-- Records to process follows --

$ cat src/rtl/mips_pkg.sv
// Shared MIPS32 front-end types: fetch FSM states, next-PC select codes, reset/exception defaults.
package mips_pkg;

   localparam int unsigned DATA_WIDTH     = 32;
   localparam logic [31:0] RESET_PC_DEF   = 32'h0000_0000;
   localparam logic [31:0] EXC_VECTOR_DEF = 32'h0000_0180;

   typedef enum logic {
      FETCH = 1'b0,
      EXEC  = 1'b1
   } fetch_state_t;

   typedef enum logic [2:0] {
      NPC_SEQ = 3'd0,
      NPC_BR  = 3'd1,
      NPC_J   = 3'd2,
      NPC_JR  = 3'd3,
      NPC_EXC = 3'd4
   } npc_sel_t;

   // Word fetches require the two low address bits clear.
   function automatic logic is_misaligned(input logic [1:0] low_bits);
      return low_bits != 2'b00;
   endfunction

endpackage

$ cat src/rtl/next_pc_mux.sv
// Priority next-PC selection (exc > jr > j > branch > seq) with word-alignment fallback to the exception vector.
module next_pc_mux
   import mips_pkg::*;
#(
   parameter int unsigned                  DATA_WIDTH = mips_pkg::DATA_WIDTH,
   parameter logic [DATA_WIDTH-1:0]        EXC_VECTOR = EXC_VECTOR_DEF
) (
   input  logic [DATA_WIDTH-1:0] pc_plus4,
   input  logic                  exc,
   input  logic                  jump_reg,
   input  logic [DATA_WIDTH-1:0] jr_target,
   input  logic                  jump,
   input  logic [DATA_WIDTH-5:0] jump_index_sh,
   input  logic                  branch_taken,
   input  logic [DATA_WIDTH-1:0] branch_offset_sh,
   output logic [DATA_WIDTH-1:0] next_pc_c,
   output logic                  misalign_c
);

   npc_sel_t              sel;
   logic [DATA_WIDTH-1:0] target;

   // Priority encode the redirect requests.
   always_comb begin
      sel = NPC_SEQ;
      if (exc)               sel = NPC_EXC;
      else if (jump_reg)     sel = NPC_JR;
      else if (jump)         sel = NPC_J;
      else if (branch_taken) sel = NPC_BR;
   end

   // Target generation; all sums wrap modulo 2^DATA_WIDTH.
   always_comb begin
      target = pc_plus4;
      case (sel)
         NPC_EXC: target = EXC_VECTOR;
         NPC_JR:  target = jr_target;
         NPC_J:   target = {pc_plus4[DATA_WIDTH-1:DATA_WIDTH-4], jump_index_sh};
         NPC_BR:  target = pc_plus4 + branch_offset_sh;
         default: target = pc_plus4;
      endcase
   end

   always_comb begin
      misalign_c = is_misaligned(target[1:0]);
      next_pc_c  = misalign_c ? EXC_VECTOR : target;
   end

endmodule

-- Records to process concluded --
-- Records to process follows --

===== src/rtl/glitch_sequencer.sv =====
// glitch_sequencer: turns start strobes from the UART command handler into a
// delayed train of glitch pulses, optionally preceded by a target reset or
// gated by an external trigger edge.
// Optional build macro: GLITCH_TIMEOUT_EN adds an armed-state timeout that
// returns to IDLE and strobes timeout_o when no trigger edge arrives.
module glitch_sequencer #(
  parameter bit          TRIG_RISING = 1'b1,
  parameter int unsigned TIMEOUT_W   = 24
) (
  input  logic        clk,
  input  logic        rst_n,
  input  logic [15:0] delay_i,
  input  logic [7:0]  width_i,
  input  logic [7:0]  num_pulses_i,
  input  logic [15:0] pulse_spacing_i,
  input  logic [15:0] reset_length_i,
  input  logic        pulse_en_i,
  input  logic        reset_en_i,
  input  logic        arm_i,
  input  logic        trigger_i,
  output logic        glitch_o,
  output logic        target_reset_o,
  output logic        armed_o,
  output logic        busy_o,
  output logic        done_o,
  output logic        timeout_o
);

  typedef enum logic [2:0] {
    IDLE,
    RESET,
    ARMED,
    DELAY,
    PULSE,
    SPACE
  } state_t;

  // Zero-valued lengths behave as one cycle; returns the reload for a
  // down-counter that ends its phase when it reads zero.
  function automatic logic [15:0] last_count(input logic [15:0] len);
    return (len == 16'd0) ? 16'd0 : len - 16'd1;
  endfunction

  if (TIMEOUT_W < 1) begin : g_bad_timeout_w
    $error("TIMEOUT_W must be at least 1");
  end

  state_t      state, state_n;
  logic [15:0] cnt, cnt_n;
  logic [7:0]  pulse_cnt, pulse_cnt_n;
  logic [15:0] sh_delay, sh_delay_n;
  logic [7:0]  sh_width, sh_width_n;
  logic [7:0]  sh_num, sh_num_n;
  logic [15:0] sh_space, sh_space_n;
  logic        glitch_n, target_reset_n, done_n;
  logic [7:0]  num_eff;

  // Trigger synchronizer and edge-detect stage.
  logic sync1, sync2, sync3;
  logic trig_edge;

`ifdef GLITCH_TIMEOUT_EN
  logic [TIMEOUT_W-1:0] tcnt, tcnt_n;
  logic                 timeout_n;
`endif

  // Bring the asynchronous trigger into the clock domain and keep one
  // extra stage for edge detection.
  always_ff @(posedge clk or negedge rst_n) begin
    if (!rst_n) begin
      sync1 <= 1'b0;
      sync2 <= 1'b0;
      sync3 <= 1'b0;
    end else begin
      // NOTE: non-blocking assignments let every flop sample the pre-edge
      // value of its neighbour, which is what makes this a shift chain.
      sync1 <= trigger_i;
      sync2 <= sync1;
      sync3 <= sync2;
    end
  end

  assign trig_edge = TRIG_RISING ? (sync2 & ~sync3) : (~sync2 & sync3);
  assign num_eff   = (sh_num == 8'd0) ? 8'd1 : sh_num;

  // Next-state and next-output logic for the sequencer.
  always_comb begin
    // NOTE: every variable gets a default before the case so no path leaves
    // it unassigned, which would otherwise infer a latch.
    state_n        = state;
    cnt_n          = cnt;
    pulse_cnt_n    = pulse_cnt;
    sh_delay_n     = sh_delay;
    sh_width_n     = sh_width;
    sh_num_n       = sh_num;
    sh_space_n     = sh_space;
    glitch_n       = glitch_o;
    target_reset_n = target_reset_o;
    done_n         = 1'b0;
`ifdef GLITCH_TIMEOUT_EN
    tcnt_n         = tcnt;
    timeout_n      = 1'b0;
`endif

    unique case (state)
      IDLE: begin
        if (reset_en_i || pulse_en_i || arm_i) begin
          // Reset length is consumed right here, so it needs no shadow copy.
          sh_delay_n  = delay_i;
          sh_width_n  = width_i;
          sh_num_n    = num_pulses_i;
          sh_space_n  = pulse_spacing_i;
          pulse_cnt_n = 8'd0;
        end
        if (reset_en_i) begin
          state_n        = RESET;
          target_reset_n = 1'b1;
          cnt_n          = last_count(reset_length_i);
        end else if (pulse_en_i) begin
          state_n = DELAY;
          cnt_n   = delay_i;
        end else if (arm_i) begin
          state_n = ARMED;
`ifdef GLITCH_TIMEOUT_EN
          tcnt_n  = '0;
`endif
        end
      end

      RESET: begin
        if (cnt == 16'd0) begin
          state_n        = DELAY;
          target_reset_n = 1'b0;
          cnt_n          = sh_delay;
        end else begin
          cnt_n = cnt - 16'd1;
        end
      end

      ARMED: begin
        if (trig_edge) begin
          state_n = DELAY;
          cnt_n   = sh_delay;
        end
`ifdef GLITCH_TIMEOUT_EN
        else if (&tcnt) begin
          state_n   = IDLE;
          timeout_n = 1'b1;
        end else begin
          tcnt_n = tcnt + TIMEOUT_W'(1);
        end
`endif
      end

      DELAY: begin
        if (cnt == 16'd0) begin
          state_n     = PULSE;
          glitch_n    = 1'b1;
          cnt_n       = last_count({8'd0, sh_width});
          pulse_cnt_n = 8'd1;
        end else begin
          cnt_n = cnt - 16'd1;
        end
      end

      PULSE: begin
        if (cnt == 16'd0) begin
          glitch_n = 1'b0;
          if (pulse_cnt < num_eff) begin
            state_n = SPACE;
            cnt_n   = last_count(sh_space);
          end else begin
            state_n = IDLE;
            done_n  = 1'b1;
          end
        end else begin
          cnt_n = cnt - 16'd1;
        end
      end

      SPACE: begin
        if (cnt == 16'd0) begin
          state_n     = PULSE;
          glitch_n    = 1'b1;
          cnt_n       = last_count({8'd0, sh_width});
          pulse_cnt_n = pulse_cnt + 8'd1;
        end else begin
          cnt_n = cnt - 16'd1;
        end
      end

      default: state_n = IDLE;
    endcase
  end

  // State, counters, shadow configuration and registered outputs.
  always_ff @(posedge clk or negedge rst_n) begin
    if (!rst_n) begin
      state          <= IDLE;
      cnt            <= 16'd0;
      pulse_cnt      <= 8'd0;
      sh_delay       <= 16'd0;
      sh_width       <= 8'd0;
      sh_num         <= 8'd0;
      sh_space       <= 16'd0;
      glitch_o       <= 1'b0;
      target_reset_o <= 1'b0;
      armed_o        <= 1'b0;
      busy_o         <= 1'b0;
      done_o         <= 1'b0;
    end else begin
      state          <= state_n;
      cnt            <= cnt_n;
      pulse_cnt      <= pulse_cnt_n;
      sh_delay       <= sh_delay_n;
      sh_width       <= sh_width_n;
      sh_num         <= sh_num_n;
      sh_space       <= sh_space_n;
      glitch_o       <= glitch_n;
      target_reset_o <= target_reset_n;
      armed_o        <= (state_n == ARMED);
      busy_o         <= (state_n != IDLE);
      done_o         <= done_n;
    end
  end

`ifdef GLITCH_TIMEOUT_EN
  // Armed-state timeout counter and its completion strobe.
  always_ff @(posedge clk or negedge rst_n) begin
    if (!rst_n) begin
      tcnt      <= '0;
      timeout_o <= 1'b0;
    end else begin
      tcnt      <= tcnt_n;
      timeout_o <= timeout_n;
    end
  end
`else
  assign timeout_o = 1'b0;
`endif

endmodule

-- Records to process concluded --

Your objective: Using the data above, tally each line that has the string "shadow" and report only the sum.

Task response: 2